Comment: Cybersecurity requires a multi-layered approach

Mather says vendors are tasked with helping organizations design and implement multi-layered security programs
Mather says vendors are tasked with helping organizations design and implement multi-layered security programs

On April 5, 2011, Global Industry Analysts, Inc. released a report on the cyber security market and its expected growth over the coming years. The stated impact on society is a staggering $1 trillion in losses, and the vendor landscape is expected to reach $80.2 billion by 2017. These numbers and the findings of the research are a great reminder that the internet is a prime target for malicious behavior, and as social networks and mobile platforms become the norm, end users and their data are at greater risk of attack.

The internet has become a primary conduit for cyber attack activities, with hackers channeling threats through social-engineering attacks and even using legitimate websites, meaning that more people are at greater risk than ever before. Financial fraud, phishing, malware, man-in-the-middle, man-in-the-browser and man-in-the-mobile attacks continually result in huge losses for consumers and companies alike. This has prompted the cybersecurity technology market to flourish and make significant strides in revenue. However, it’s important not to lose sight of the fact that the end goal is to protect as many end users as possible.

The criminals target end users to make money, and as cyber security providers, we need to protect consumers and companies from these targeted attacks. To successfully thwart attacks, a multi-layered approach to security is best.

Prevention

Being proactive is essential when it comes to cyber security. Make sure your developers write secure code for your websites, educate customers on security best practices and provide tools to protect their web sessions such as anti-virus, anti-malware, encryption, auto log off, etc. By securing the environment as much as possible, you can significantly reduce the risk of attack.
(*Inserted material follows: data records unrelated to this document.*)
**src/rtl/core_bus_arbiter.sv**
```systemverilog
// Two-master (instruction fetch / data) to single-memory-port arbiter.
// One transaction in flight: grant and latch, issue, wait for response, return it.
package core_bus_arbiter_pkg;
    localparam int unsigned ADDR_W  = 64;
    localparam int unsigned IDATA_W = 32;
    localparam int unsigned DDATA_W = 64;
    localparam int unsigned SIZE_W  = 3;
    localparam int unsigned STRB_W  = 8;

    typedef struct packed {
        logic              valid;
        logic [ADDR_W-1:0] addr;
    } ibus_req_t;

    typedef struct packed {
        logic               addr_ok;
        logic               data_ok;
        logic [IDATA_W-1:0] data;
    } ibus_resp_t;

    typedef struct packed {
        logic               valid;
        logic [ADDR_W-1:0]  addr;
        logic [SIZE_W-1:0]  size;
        logic [STRB_W-1:0]  strobe;
        logic [DDATA_W-1:0] data;
    } dbus_req_t;

    typedef struct packed {
        logic               addr_ok;
        logic               data_ok;
        logic [DDATA_W-1:0] data;
    } dbus_resp_t;
endpackage

module core_bus_arbiter
    import core_bus_arbiter_pkg::*;
#(
    parameter bit RR_ENABLE = 1'b1
) (
    input  logic               clk,
    input  logic               reset,
    input  ibus_req_t          ireq,
    output ibus_resp_t         iresp,
    input  dbus_req_t          dreq,
    output dbus_resp_t         dresp,
    output logic               mreq_valid,
    output logic               mreq_is_write,
    output logic [ADDR_W-1:0]  mreq_addr,
    output logic [SIZE_W-1:0]  mreq_size,
    output logic [STRB_W-1:0]  mreq_strobe,
    output logic [DDATA_W-1:0] mreq_data,
    input  logic               mreq_ready,
    input  logic               mresp_valid,
    input  logic [DDATA_W-1:0] mresp_data
);

    typedef enum logic [1:0] {
        S_IDLE = 2'd0,
        S_REQ  = 2'd1,
        S_WAIT = 2'd2,
        S_DONE = 2'd3
    } state_t;

    typedef enum logic {
        OWN_I = 1'b0,
        OWN_D = 1'b1
    } owner_t;

    localparam logic [SIZE_W-1:0] IFETCH_SIZE = SIZE_W'(2);

    state_t state;
    owner_t owner;
    owner_t last_owner;

    logic   grant_any_c;
    owner_t grant_c;

    // Grant selection; on contention either alternate away from last owner or favour dbus.
    always_comb begin
        grant_any_c = ireq.valid | dreq.valid;
        grant_c     = OWN_I;
        if (dreq.valid && !ireq.valid) begin
            grant_c = OWN_D;
        end else if (dreq.valid && ireq.valid) begin
            if (!RR_ENABLE || (last_owner == OWN_I)) begin
                grant_c = OWN_D;
            end else begin
                grant_c = OWN_I;
            end
        end
    end

    // Transaction FSM; the mreq_* registers double as the latched request.
    always_ff @(posedge clk) begin
        if (reset) begin
            state         <= S_IDLE;
            owner         <= OWN_I;
            last_owner    <= OWN_I;
            mreq_valid    <= 1'b0;
            mreq_is_write <= 1'b0;
            mreq_addr     <= '0;
            mreq_size     <= '0;
            mreq_strobe   <= '0;
            mreq_data     <= '0;
            iresp         <= '0;
            dresp         <= '0;
        end else begin
            iresp <= '0;
            dresp <= '0;
            case (state)
                S_IDLE: begin
                    if (grant_any_c) begin
                        owner      <= grant_c;
                        mreq_valid <= 1'b1;
                        state      <= S_REQ;
                        if (grant_c == OWN_D) begin
                            mreq_is_write <= |dreq.strobe;
                            mreq_addr     <= dreq.addr;
                            mreq_size     <= dreq.size;
                            mreq_strobe   <= dreq.strobe;
                            mreq_data     <= dreq.data;
                        end else begin
                            mreq_is_write <= 1'b0;
                            mreq_addr     <= ireq.addr;
                            mreq_size     <= IFETCH_SIZE;
                            mreq_strobe   <= '0;
                            mreq_data     <= '0;
                        end
                    end
                end
                S_REQ: begin
                    if (mreq_ready) begin
                        mreq_valid <= 1'b0;
                        state      <= S_WAIT;
                    end
                end
                S_WAIT: begin
                    if (mresp_valid) begin
                        state <= S_DONE;
                        if (owner == OWN_D) begin
                            dresp.addr_ok <= 1'b1;
                            dresp.data_ok <= 1'b1;
                            dresp.data    <= mresp_data;
                        end else begin
                            iresp.addr_ok <= 1'b1;
                            iresp.data_ok <= 1'b1;
                            iresp.data    <= mreq_addr[2] ? mresp_data[DDATA_W-1:IDATA_W]
                                                          : mresp_data[IDATA_W-1:0];
                        end
                    end
                end
                S_DONE: begin
                    last_owner <= owner;
                    state      <= S_IDLE;
                end
                default: begin
                    state <= S_IDLE;
                end
            endcase
        end
    end

    // A response never goes to both masters, and the request is only offered while issuing.
    a_one_owner: assert property (@(posedge clk) disable iff (reset)
        !(iresp.data_ok && dresp.data_ok));
    a_valid_in_req: assert property (@(posedge clk) disable iff (reset)
        mreq_valid |-> (state == S_REQ));

endmodule

```
**config.mk**
```make
export PLATFORM = sky130hd
export DESIGN_NAME = core_bus_arbiter
export DESIGN_NICKNAME = d
export VERILOG_FILES = /design/src/rtl/core_bus_arbiter.sv
export SDC_FILE = /design/constraint.sdc
export NUM_CORES = 1
export LEC_CHECK = 0
export BUFFER_PORTS_ARGS = -buffer_cell sky130_fd_sc_hd__buf_4
export CAP_MARGIN = 20
export CORE_AREA = 4 4 197 199
export CTS_CLUSTER_SIZE = 20
export DETAILED_ROUTE_END_ITERATION = 6
export DIE_AREA = 0 0 201 203
export SLEW_MARGIN = 25
export SYNTH_ARGS = -nofsm -noshare
export SYNTH_HDL_FRONTEND = slang
export SYNTH_SLANG_ARGS = --single-unit
```
**constraint.sdc**
```tcl
create_clock -name clk -period 1.7 [get_ports clk]
set_input_delay 0.255 -clock clk [delete_from_list [all_inputs] [get_ports clk]]
set_output_delay 0.255 -clock clk [all_outputs]
set_load 0.01 [all_outputs]
```
==> results of run 1 <==
-- cell usage in the layout (no fill, tap or decap), types with 8 or more instances in the layout --
cell and n:
a211oi_2 8, clkbuf_16 29, a211oi_1 56, buf_4 521, dfxtp_1 242, buf_12 15, dlygate4sd3_1 201, a21oi_1 67
a32oi_1 74, clkbuf_8 11, nor2_1 176, mux2i_1 34, nand2_1 67, and2_1 64
-- sequential cells by signal (all words and copies together) (netlist names), 2 cells and up --
register / count
dresp: 65
mreq_addr: 64
mreq_data: 64
iresp: 33
mreq_strobe: 8
mreq_size: 3
state: 2
-- power by group --
group / internal, mW / leakage [nW] / switching (mW)
Clock: 3.50 / 0.462 / 2.41
Combinational: 3.65 / 4.79 / 4.16
Sequential: 6.71 / 1.99 / 0.564
Total: 13.9 / 7.24 / 7.13
-- final cells by class --
class / count / share of cell area (%)
sequential: 243 / 30.3
clock inverter: 7 / 0.289
tap: 474 / 3.70
inverter: 5 / 0.117
multi-input combinational: 568 / 21.1
clock buffer: 45 / 5.45
timing repair buffer: 739 / 39.0
-- routing by layer --
| metal | vias to the layer above | GRT usage, % |
|---|---|---|
| li1 | 4490 | - |
| met1 | 4424 | 19.4 |
| met2 | 431 | 29.1 |
| met3 | 90 | 3.61 |
| met4 | 4 | 7.08 |
| met5 | - | 0 |
-- logic make-up (layout without fill, tap and decap cells) --
kind of cell	count (synthesis)	count (layout)	share of synthesized area [%]
muxes	34	34	3.95
AOI/OAI and AO/OA	215	215	18.5
buffers and inverters	91	796	4.66
and+or+nand+nor	315	315	15.8
adders and majority gates	4	4	0.581
DFF	243	243	56.5
-- through the flow --
step	power [mW]	setup TNS, ps	setup WS, ps	cells	instance area [um^2]
after floorplan	11.1	0	165	902	8610
after global placement	14.5	0	128	1827	13100
after detailed placement	14.6	0	68.7	1827	13100
after CTS	21.0	0	49.1	2080	16000
after global routing	22.1	-50.3	-19.2	2081	16000
final	21.0	0	74.3	2081	16000
-- timing repair --
| item | CTS | global route |
|---|---|---|
| hold buffers | 201 | 0 |
| setup buffers | 0 | 0 |
| hold endpoints to repair | 231 | 0 |
| endpoints found under the setup margin | 0 | 57 |
| gates resized for setup | 0 | 3 |
-- cell usage after synthesis, drive strengths merged --
master   number  share of area, %
o21ai         1              0.10
inv           5              0.22
nor2        176               7.7
o21a          2              0.17
a21boi        1              0.13
a22oi         1             0.087
a211o         1              0.10
nor3b         1             0.087
clkbuf       49               2.1
mux2i        34               4.0
a2111oi       1              0.10
a32oi        74               7.5
nand2        67               2.9
a21bo         1              0.12
nor4          2              0.15
buf          37               2.3
or3           1             0.073
a211oi       64               6.0
a21oi        67               3.9
ha            4              0.58
dfxtp       243                56
and2         64               4.6
o311a         1              0.12
o32ai         1              0.10
nand2b        4              0.29
-- critical path: cells and delay by family (launching register included) --
| family | cells | cell delay (ps) |
|---|---|---|
| simple gates | 3 | 660 |
| buf+inv | 2 | 320 |
| fa+ha+maj | 1 | 200 |
| flops | 1 | 340 |
-- worst max-delay path by stage --
stage | slack, ps | to | startpoint
2_1_floorplan | 170 | mreq_addr[51]$_SDFFE_PP0P_ | state[0]$_SDFFE_PP0P_
3_3_place_gp | 130 | iresp[4]$_SDFF_PP0_ | state[0]$_SDFFE_PP0P_
3_5_place_dp | 70 | mreq_addr[2]$_SDFFE_PP0P_ | state[0]$_SDFFE_PP0P_
4_1_cts | 50 | mreq_addr[32]$_SDFFE_PP0P_ | state[0]$_SDFFE_PP0P_
5_1_grt | -20 | mreq_addr[12]$_SDFFE_PP0P_ | state[0]$_SDFFE_PP0P_
6_report | 70 | iresp[4]$_SDFF_PP0_ | state[0]$_SDFFE_PP0P_
==> impl_metrics.csv, run 1 <==
group,metric,value,unit
placed_design,gp_congestion,0.848,
route,top_layer_used,"met5",
clock_network,cts_inserted_buffers,28,
min_path,hold_class,"in2reg",
sta,worstMarginPinSlew,546,ps
sta,setup_viol,0,
setup_path,r2r-end,"iresp[4]$_SDFF_PP0_",
run,maxCapViolations,0,
logic_synthesis,syn-instance-count,902,
sta,whs,36.8,ps
grt,antenna_found_initial,2,
pwr,leakage,7.24,nW
die,die_w,201,um
setup_path,end_kind,"flop",
setup_path,critical_path_required,2170,ps
route,via_per_inst,4.54,
run_status,run_status,"complete, no violations",
min_path,hold_depth,3,
sta,fin_worst_skew,18.8,ps
grt,grt_max_degree,84,
die,fp.dieArea,0.0408,mm^2
clock_network,clockBufferDepth,3,
die,num_io_pins,514,
route,firstDrtPassIters,5,
sta,rsz0062_at_grt,"yes",
logic_synthesis,yosys_warnings,0,
setup_path,cp_cell_sequence,"inv_1, ha_1, nand2_1, or3_1, buf_12, nor2_1",
setup_path,worst_ep_arrival_time,2100,ps
cells_and_area,register_area,0.00487,mm^2
cells_and_area,postLayoutCoreUtil,43.1,%
clock_network,cts.sinks,243,
sta,fin_crit_sh,95.6,%
logic_synthesis,syn-num-nets,1179,
sta,final.min_clock_period,1630,ps
sta,hold_violations,0,
setup_path,reg2regPathDepth,6,
logic_synthesis,synth_cell_types,28,
cells_and_area,multiInputGateArea,0.00338,mm^2
route,wl_met1,14400,um
die,start_util,23.1,%
route,route.met2.wl,18300,um
cells_and_area,syn_to_final_growth,86.2,%
route,drc_errors,0,
die,core_region_area,0.0372,mm^2
grt,grt_pass1_wl,55400,um
setup_path,slowest_stage,"or3_1",
sta,clock.fmax,0.615,GHz
cells_and_area,drive_above_1_share,37.3,%
min_path,hold_end,"mreq_addr[59]$_SDFFE_PP0P_",
logic_synthesis,synth-seq-cells,243,
sta,slew_headroom,63.3,%
route,vias,9439,
setup_path,path_max_fanout,33,
grt,grt_pass1_vias,9845,
placed_design,post-dp-hpwl,25000,um
logic_synthesis,syn_avg_cell_area,9.55,um^2
setup_path,r2r_start,"state[0]$_SDFFE_PP0P_",
clock_network,clk_latency,560,ps
die,die_h,203,um
setup_path,setup.worst_path.class,"reg2reg",
min_path,hp-start,"ireq[59]",
setup_path,crit_path_max_incr_delay,370,ps
route,drt-total-wl,36700,um
clock_network,htreeDepth,1,
logic_synthesis,ys_seq_area_share,56.5,%
cells_and_area,diodes,0,
setup_path,r2r_slack,70,ps
sta,drv_slew,0,
route,wl_met3,2480,um
placed_design,port-buffer-count,513,
route,wire_per_inst,17.6,um
die,row_count,71,
cells_and_area,nNetsFinal,1862,
route,antenna_left,0,
logic_synthesis,netlist_area,0.00861,mm^2
clock_network,cts_root_buf,"clkbuf_16",
clock_network,cts_tree,"yes",
pwr,p_per_area,1310,mW/mm^2
clock_network,clkTransAtPathRegs,60,ps
route,drt-initial-drc-count,394,
grt,grt_overflow,0,
cells_and_area,num-fill-cells,3453,
pwr,ir_worst_vdd,0.868,mV
setup_path,critPathLaunchType,"flop",
grt,grt_usage,16.5,%
Note: power is estimated with default switching activity, not from simulation.
==> run 2, diff against run 1 <==
Settings changed: REMOVE_ABC_BUFFERS set to 1.
==> impl_metrics.csv, run 2 (same netlist as run 1, synthesis figures left out) <==
group,metric,value,unit
clock_network,cts_tree,"yes",
min_path,hold_depth,3,
setup_path,r2r_slack,70,ps
sta,clock.fmax,0.612,GHz
sta,setup_viol,0,
pwr,p_per_area,1310,mW/mm^2
setup_path,path_max_fanout,34,
die,core_region_area,0.0372,mm^2
grt,grt_pass1_vias,10100,
setup_path,r2r_start,"state[1]$_SDFFE_PP0P_",
setup_path,worst_ep_arrival_time,1380,ps
pwr,clock_power_share,27.7,%
cells_and_area,register_area,0.00487,mm^2
clock_network,clkTransAtPathRegs,60,ps
min_path,hold_end,"mreq_addr[52]$_SDFFE_PP0P_",
cells_and_area,layout.cells.most_common,"buf_4",
clock_network,cts_inserted_buffers,27,
clock_network,cts.sinks,243,
pwr,leakage,7.20,nW
sta,drv_slew,0,
cells_and_area,postLayoutCoreUtil,42.9,%
sta,slew_headroom,63.8,%
sta,fin_crit_sh,96.1,%
setup_path,r2r-end,"mreq_addr[38]$_SDFFE_PP0P_",
cells_and_area,final_cell_mix,"buf_4, dfxtp_1, dlygate4sd3_1",
placed_design,post-dp-hpwl,27900,um
placed_design,port-buffer-count,513,
sta,final.min_clock_period,1630,ps
die,fp.dieArea,0.0408,mm^2
route,via_per_inst,4.58,
placed_design,pre_cts_ws,88.7,ps
run_status,run_status,"complete, no violations",
cells_and_area,final_cells,2084,
die,num_io_pins,514,
pwr,p_seq_share,35.0,%
sta,rsz0062_at_grt,"yes",
pwr,p_int,13.5,mW
grt,grt_pass1_wl,59800,um
run,maxCapViolations,0,
cells_and_area,syn_to_final_growth,85.5,%
clock_network,cts_root_buf,"clkbuf_16",
die,start_util,23.1,%
placed_design,dp_cells,1831,
grt,antenna_found_initial,4,
setup_path,reg2regPathDepth,6,
route,firstDrtPassIters,5,
sta,hold_violations,0,
sta,final.setup.tns,0,ps
pwr,combinationalPowerShare,37.3,%
cells_and_area,nNetsFinal,1863,
clock_network,clockBufferDepth,3,
route,wire_per_inst,19.3,um
die,die_h,203,um
route,antenna_left,0,
cells_and_area,multiInputGateArea,0.00340,mm^2
clock_network,htreeDepth,1,
sta,whs,18.2,ps
sta,fin_worst_skew,20.1,ps
setup_path,critPathLaunchType,"flop",
grt,grt_max_degree,68,
cells_and_area,largest_reg_flops,65,
route,drc_errors,0,
cells_and_area,drive_above_1_share,37.4,%
setup_path,setup.worst_path.class,"reg2out",
grt,grt_overflow,0,
setup_path,end_kind,"output pin",
cells_and_area,largest_register,"dresp",
min_path,hold_class,"in2reg",
route,drt-total-wl,40200,um
clock_network,postCtsSetupBuffers,0,
die,die_w,201,um
pwr,swShare,35.2,%
cells_and_area,num-fill-cells,3506,
route,vias,9554,
setup_path,critical_path_required,1440,ps
sta,fin_ws,66.4,ps
min_path,hp-start,"ireq[52]",
route,drt-initial-drc-count,445,
die,row_count,71,
pwr,ir_worst_vdd,0.930,mV
pwr,power_switching,7.36,mW
sta,worstMarginPinSlew,543,ps
clock_network,clk_latency,570,ps
cells_and_area,top_regs,"dresp: 65 flops, mreq_addr: 64 flops, mreq_data: 64 flops",
placed_design,gp_congestion,0.836,
grt,grt_usage,18.4,%
[run 2: cell types whose count changed in the layout (fill, tap and decap cells not counted), sizes merged]
| cell | delta |
|---|---|
| diode | +4 |
| dlygate4sd3 | -1 |
| inv | +1 |
| clkbuf | -6 |
| bufinv | +1 |
| buf | +4 |
[run 2: stage by stage]
step / total power [mW] / instance area (um^2)
after floorplan: 10.3 / 8230
after global placement: 14.7 / 13100
after detailed placement: 14.8 / 13100
after CTS: 21.0 / 16000
after global routing: 22.0 / 16000
final: 20.9 / 16000
[run 2: power by group through the flow]
stage          sequential [mW]  combinational, mW  clock (mW)
6_report                  7.32               7.79        5.78
5_1_grt                   7.41               8.44        6.15
4_1_cts                   7.31               7.77        5.89
3_5_place_dp              7.41               7.36           0
3_3_place_gp              7.38               7.28           0
2_1_floorplan             7.76               2.50           0
[run 2: worst max-delay path by stage]
| stage | startpoint | endpoint | slack [ps] | cells after the start |
|---|---|---|---|---|
| floorplan | state[0]$_SDFFE_PP0P_ | mreq_addr[48]$_SDFFE_PP0P_ | -2580 | 5 |
| global placement | state[0]$_SDFFE_PP0P_ | state[0]$_SDFFE_PP0P_ | 90 | 6 |
| detailed placement | state[0]$_SDFFE_PP0P_ | mreq_addr[38]$_SDFFE_PP0P_ | 90 | 6 |
| CTS | mreq_addr[2]$_SDFFE_PP0P_ | mreq_addr[2] | 50 | 2 |
| global route | state[0]$_SDFFE_PP0P_ | state[0]$_SDFFE_PP0P_ | -20 | 6 |
| finish | mreq_addr[2]$_SDFFE_PP0P_ | mreq_addr[2] | 70 | 2 |
[run 2: worst max-delay path, cell delays in order (launching register included)]
cell and delay, ps:
dfxtp_2 340, buf_12 250, buf_4 180
[run 2: timing repair]
action / 4_1_cts / 5_1_grt
hold endpoints to repair: 232 / 0
hold buffers: 200 / 0
endpoints found under the setup margin: 0 / 6
gates resized for setup: 0 / 4
[run 2: layout make-up]
type	count	area share [%]
clock buffers	40	4.85
flip-flops and latches	243	30.5
inverters	5	0.117
repair buffers	741	39.0
clock inverters	9	0.579
multi-input cells	568	21.3
well taps	474	3.71
diodes	4	0.0626
[run 2: metal layers]
layer	vias to the layer above	wire, um	GRT usage [%]	part of all wire, %
li1	4509	-	-	-
met1	4513	14700	19.6	37
met2	456	19900	32.6	49
met3	76	4090	7.68	10
met4	0	1570	6.91	3.9
met5	-	0	0	0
Cyber criminals often target the weakest systems as this will give them the best return on investment – yes, they are a business too. The more work you do to protect your website and your customers, the less attractive you become as a target.

Detection

The ability to detect new threats as they emerge is invaluable. Criminals work quickly and efficiently. To minimize losses and brand impact, it is important to detect known threats as soon as they occur on a website.

Unfortunately, most organizations still operate very reactively when it comes to cyber attacks – they rely on their customers to report an incident before they are aware of it themselves. This is a problem that needs to be rectified across the industry, and real-time monitoring of all clicks across a website is the best place to start. The use of web session intelligence gives organizations a 360-degree view of all behavior on a website, and administrators and security professionals can then immediately identify abnormal/malicious activity as it occurs.

Response

Before an attack hits, it is important to put processes in place to address threats when they emerge. First you must ensure you have an incident response plan. Develop a series of plans that kick off a series of events to stop the criminal mid-stream and minimize the impact of an attack.
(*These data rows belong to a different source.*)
==> src/rtl/riscv_memory_pkg.sv <==
// Shared definitions for the memory stage: data width, funct3 and
// result-select encodings, access sizes, FSM states and address helpers.
package riscv_memory_pkg;

    localparam int unsigned XLEN = 32;

    // Load/store funct3 encodings
    localparam logic [2:0] F3_B  = 3'b000;
    localparam logic [2:0] F3_H  = 3'b001;
    localparam logic [2:0] F3_W  = 3'b010;
    localparam logic [2:0] F3_BU = 3'b100;
    localparam logic [2:0] F3_HU = 3'b101;

    // Access size carried in funct3[1:0]
    localparam logic [1:0] SZ_B = 2'b00;
    localparam logic [1:0] SZ_H = 2'b01;
    localparam logic [1:0] SZ_W = 2'b10;

    // Write-back result select
    localparam logic [1:0] RES_ALU  = 2'd0;
    localparam logic [1:0] RES_LOAD = 2'd1;
    localparam logic [1:0] RES_PC4  = 2'd2;

    typedef enum logic [1:0] {
        ST_IDLE = 2'd0,
        ST_REQ  = 2'd1,
        ST_RESP = 2'd2
    } mem_state_e;

    // Clear the address bits below the natural alignment of the access size
    function automatic logic [XLEN-1:0] align_addr(input logic [1:0] size,
                                                   input logic [XLEN-1:0] addr);
        case (size)
            SZ_H:    return {addr[XLEN-1:1], 1'b0};
            SZ_W:    return {addr[XLEN-1:2], 2'b00};
            default: return addr;
        endcase
    endfunction

    // True when a halfword or word access is not naturally aligned
    function automatic logic size_misaligned(input logic [1:0] size,
                                             input logic [1:0] offset);
        return ((size == SZ_H) && offset[0]) ||
               ((size == SZ_W) && (offset != 2'b00));
    endfunction

endpackage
Next, identify your key stakeholders. For each type of event that could occur, security teams need to have an identified leader and a short list of people that can help respond to the threat. You should also make sure to identify those who need to be contacted from a business perspective and can work with other teams to address company-wide issues, either publicly or with customers/partners if needed.

Lastly, make sure to devise a communications plan in case of an attack. Organizations must have a plan in place to identify how they will communicate publicly about any attack or event that occurs. This is imperative, as news of breaches leaks quickly, and customers and partners need to be notified of any possible threat to their data/information before learning about it through the media. Most of the complaints we hear about the different types of breaches center on the lack of communication around the attack.

Addressing Evolving Threats with a Long-Term Vision

As we have all seen, online threats are real, and they are growing. New threats emerge daily and so often I see organizations ignore new attacks and pretend they don’t exist, so as to avoid implementing additional processes and security measures.

All departments are stretched, particularly in IT and security, so this attitude is believable, though not understandable. By approaching your cybersecurity program with a long-term vision, you can begin to see that addressing new threats now will reduce risk in the future and prevent you from dealing with potential attacks over time. This is essential to protect your business and its continued growth and success, while improving the efficiency of your resources.

Industry vendors are tasked with helping organizations design and implement multi-layered security programs. It is our job to work together to address new and existing threats and truly accomplish our common goal of staying a step ahead of the sophisticated online criminals threatening security today.


Laura Mather, PhD, is a founder and vice president of product marketing at Silver Tail Systems. A worldwide expert in combating internet fraud, she is also the managing director of operational policy for the Anti-Phishing Working Group, where she drives internet policy to fight electronic crimes of phishing, pharming and spoofing. Prior to co-founding Silver Tail Systems, Mather spent time in fraud prevention and anti-phishing at eBay, was a director of research and analysis for the online division of Encyclopedia Britannica, and a research analyst for the National Security Agency (NSA). Mather holds a PhD in computer science and a BS in applied mathematics, both from the University of Colorado.